→ **Input data**:
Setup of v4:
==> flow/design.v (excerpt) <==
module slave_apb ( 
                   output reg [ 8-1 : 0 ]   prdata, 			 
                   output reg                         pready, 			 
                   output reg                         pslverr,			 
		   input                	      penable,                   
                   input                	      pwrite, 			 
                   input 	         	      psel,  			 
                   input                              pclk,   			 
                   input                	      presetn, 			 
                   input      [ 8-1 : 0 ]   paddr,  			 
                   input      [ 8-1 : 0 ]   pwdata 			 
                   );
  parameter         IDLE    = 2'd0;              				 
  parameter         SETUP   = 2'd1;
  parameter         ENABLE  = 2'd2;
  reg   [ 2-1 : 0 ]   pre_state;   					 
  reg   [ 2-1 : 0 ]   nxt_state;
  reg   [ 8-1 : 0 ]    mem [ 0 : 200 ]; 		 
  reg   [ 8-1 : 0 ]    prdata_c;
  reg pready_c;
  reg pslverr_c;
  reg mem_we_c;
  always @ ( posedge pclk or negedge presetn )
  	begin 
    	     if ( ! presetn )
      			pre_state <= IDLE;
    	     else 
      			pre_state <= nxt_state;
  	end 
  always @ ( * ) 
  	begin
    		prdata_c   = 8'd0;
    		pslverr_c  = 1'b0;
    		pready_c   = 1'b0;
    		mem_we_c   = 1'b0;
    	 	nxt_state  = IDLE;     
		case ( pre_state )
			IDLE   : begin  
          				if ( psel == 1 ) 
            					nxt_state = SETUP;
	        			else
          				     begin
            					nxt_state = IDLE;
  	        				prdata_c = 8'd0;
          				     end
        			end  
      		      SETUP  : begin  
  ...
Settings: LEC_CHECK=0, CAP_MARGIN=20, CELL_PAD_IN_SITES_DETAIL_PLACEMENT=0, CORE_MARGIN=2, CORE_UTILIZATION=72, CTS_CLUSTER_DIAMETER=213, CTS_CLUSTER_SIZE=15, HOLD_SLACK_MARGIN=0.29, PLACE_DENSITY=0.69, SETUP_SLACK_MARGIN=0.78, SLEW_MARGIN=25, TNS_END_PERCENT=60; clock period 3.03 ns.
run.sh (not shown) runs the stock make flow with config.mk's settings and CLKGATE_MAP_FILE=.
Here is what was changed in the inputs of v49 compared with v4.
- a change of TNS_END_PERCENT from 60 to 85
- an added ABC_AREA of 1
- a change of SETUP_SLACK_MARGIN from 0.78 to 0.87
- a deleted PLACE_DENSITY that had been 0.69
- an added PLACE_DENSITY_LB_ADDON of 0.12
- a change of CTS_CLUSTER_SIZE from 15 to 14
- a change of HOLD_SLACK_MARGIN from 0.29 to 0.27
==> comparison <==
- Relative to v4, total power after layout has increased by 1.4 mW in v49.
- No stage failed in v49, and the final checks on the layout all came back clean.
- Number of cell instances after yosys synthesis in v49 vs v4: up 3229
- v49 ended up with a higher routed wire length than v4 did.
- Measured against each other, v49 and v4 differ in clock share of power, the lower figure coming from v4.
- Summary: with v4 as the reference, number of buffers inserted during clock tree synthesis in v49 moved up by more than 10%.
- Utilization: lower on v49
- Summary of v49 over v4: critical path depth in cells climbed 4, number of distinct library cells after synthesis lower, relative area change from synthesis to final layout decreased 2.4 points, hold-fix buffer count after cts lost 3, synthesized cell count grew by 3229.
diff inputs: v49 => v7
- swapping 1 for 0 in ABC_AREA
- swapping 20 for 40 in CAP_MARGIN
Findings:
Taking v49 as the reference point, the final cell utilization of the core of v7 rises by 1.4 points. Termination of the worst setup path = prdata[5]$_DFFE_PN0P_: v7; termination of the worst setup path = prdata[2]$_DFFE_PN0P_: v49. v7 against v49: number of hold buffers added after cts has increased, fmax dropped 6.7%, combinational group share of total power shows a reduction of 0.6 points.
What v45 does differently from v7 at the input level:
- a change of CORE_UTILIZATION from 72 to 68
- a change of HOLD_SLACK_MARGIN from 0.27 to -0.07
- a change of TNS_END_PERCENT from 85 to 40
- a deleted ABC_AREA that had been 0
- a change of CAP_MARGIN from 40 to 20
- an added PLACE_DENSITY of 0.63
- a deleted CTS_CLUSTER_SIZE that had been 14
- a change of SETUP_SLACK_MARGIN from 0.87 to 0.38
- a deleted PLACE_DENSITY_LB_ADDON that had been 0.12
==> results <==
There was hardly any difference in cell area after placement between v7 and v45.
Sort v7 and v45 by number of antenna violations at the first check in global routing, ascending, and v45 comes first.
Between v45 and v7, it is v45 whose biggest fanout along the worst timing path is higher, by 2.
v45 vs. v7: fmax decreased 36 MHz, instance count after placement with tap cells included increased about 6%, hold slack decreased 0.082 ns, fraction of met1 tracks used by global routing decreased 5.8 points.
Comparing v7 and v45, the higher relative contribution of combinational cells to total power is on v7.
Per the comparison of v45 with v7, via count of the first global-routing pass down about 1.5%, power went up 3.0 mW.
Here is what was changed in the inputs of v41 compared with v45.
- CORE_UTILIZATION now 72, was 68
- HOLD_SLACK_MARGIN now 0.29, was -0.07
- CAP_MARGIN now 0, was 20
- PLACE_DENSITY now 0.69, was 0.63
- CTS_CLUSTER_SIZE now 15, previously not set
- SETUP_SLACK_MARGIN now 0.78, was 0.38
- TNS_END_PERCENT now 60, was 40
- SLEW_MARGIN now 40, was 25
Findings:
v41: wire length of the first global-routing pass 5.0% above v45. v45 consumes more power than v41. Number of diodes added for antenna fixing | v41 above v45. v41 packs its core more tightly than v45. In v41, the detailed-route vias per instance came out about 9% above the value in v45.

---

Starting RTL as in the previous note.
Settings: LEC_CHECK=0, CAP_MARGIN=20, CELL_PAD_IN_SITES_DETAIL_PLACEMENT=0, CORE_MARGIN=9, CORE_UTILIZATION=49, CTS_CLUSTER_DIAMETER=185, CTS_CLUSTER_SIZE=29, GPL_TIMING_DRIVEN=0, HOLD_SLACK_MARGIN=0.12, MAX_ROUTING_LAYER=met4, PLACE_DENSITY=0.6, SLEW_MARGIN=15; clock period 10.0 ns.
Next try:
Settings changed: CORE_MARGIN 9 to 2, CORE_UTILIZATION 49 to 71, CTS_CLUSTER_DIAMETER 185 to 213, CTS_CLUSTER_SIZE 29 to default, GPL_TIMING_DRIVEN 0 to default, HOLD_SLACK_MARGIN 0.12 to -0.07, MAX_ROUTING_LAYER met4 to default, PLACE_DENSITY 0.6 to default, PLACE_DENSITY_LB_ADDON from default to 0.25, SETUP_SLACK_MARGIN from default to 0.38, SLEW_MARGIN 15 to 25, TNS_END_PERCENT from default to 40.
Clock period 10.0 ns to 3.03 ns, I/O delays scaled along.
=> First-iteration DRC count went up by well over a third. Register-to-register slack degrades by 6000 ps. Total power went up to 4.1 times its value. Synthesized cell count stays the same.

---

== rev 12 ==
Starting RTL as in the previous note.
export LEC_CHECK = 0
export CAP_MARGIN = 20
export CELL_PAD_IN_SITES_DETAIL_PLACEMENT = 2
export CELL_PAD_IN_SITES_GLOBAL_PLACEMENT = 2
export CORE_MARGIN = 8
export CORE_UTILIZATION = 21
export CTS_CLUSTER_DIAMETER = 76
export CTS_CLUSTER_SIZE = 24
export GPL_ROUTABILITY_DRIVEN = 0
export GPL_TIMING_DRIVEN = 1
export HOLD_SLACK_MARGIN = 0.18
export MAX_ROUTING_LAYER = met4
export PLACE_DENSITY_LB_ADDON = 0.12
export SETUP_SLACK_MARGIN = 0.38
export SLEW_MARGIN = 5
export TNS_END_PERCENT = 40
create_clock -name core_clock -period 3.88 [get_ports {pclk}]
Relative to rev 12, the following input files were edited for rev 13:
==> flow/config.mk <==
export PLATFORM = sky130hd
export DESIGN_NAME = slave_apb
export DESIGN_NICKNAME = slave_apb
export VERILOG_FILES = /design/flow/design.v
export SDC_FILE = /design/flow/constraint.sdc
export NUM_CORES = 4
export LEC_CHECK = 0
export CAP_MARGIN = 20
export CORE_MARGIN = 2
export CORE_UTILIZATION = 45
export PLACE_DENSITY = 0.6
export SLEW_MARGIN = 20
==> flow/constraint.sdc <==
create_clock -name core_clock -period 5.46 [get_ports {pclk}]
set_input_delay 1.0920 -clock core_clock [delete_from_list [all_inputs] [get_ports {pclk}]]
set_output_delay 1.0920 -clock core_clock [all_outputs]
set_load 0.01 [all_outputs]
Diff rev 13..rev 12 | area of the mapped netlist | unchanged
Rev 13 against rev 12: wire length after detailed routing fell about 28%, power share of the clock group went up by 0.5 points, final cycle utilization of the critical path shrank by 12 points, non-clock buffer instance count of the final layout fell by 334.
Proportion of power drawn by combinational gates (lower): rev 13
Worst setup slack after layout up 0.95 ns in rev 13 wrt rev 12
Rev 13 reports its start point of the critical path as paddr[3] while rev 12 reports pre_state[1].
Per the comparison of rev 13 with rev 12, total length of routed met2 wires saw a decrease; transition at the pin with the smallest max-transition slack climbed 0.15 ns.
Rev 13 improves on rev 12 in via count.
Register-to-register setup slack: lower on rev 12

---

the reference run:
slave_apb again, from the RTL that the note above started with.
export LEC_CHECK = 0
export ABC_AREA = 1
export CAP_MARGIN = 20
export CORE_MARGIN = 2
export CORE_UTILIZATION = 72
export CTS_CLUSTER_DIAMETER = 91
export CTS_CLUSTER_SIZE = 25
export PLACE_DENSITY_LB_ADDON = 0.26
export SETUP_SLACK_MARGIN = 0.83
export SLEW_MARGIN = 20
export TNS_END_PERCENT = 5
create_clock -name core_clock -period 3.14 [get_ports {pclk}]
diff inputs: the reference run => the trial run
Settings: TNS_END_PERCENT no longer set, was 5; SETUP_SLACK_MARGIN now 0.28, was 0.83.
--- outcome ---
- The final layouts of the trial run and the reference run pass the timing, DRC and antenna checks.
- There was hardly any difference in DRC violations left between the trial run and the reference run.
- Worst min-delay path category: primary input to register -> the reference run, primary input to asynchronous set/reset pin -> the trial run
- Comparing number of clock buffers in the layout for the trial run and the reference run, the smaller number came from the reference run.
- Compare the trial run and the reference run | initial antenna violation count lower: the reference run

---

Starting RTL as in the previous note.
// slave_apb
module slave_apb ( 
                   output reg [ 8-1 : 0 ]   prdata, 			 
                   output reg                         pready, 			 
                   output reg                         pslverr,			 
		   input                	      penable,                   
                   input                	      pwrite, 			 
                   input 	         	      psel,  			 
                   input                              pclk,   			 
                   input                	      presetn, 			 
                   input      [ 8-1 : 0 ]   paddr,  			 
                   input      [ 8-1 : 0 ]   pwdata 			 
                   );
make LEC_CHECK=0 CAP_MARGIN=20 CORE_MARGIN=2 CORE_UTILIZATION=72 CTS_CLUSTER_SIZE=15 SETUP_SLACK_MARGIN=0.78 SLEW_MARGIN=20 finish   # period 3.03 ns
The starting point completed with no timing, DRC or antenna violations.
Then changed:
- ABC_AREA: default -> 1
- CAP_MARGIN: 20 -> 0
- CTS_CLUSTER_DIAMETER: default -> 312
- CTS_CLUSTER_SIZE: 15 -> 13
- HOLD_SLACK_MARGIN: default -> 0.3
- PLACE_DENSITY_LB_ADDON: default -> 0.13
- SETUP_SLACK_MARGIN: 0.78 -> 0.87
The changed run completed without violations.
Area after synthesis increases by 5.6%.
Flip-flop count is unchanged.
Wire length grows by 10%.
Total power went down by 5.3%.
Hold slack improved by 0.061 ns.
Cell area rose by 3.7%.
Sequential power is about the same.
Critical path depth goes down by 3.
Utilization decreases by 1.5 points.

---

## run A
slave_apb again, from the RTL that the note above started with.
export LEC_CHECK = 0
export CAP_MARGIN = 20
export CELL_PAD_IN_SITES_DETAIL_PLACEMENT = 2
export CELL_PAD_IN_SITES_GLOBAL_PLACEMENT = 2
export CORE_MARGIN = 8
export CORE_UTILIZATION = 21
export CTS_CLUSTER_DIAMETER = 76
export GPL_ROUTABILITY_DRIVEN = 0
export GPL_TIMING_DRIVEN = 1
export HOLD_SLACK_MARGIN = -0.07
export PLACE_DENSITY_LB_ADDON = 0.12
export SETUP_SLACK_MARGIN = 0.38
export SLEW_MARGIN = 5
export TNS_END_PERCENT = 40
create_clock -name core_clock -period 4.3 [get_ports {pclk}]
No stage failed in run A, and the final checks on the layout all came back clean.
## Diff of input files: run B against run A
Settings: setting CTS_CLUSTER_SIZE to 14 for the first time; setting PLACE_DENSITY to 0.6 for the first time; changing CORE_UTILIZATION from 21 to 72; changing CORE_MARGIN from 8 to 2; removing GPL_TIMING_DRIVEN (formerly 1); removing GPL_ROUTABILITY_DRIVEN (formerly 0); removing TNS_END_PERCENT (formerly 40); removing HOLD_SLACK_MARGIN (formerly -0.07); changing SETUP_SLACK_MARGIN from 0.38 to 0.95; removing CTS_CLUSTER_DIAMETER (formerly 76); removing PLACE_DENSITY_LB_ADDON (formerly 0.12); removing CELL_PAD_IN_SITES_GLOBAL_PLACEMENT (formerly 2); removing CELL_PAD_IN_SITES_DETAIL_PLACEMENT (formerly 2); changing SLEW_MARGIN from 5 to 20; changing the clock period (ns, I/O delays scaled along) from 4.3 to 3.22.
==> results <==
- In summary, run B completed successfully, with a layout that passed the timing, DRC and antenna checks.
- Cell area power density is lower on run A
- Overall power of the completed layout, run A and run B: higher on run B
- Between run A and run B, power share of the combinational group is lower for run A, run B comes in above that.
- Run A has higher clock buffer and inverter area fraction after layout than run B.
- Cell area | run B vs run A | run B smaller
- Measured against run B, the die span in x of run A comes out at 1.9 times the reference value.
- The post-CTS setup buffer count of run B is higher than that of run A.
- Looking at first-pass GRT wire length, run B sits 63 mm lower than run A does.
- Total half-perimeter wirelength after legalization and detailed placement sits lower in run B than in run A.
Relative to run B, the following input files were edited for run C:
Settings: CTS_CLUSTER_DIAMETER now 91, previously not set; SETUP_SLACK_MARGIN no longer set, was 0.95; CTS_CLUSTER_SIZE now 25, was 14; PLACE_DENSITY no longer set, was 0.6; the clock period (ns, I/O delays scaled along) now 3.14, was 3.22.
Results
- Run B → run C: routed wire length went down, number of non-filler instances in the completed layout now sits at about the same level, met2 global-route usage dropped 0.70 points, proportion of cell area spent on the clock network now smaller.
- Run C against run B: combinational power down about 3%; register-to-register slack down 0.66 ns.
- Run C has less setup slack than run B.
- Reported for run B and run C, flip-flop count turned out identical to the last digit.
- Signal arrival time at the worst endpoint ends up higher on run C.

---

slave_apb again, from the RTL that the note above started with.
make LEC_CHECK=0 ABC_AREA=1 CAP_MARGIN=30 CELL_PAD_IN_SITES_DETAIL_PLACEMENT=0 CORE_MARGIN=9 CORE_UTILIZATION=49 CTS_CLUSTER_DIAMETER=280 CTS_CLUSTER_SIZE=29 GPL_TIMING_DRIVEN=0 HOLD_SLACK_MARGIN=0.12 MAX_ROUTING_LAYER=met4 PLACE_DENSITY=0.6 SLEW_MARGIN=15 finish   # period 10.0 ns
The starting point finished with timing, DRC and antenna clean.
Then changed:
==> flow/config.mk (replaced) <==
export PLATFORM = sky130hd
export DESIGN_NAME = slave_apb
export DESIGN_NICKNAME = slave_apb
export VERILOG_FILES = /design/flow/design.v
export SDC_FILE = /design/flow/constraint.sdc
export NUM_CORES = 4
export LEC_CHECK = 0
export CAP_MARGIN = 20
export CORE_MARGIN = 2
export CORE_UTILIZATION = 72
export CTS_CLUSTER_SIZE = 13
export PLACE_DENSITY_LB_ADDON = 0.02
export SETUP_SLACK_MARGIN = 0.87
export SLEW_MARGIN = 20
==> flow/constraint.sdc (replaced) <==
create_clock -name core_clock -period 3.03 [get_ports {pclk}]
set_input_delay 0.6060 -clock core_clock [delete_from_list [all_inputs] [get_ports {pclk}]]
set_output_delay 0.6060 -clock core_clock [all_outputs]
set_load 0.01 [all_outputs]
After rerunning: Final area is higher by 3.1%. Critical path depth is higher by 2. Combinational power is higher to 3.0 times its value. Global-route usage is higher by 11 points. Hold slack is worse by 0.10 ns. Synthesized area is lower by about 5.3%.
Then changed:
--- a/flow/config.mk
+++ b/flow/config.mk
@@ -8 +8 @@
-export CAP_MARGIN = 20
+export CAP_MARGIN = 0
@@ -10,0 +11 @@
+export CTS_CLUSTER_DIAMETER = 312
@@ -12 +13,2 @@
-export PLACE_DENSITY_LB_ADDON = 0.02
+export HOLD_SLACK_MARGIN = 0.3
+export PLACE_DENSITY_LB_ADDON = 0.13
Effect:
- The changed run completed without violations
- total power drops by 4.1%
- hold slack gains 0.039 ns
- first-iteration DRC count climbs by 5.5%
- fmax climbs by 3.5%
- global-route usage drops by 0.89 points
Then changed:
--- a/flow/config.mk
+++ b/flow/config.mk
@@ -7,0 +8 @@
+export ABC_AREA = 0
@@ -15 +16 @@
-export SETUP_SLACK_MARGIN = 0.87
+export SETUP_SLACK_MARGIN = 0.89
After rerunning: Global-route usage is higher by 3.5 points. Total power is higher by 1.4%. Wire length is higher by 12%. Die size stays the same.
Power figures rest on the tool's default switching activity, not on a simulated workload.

→ **What the exercise asks**: For each line above that contains the word "without", copy that line.

→ **Response to this task**:
The changed run completed without violations.
- The changed run completed without violations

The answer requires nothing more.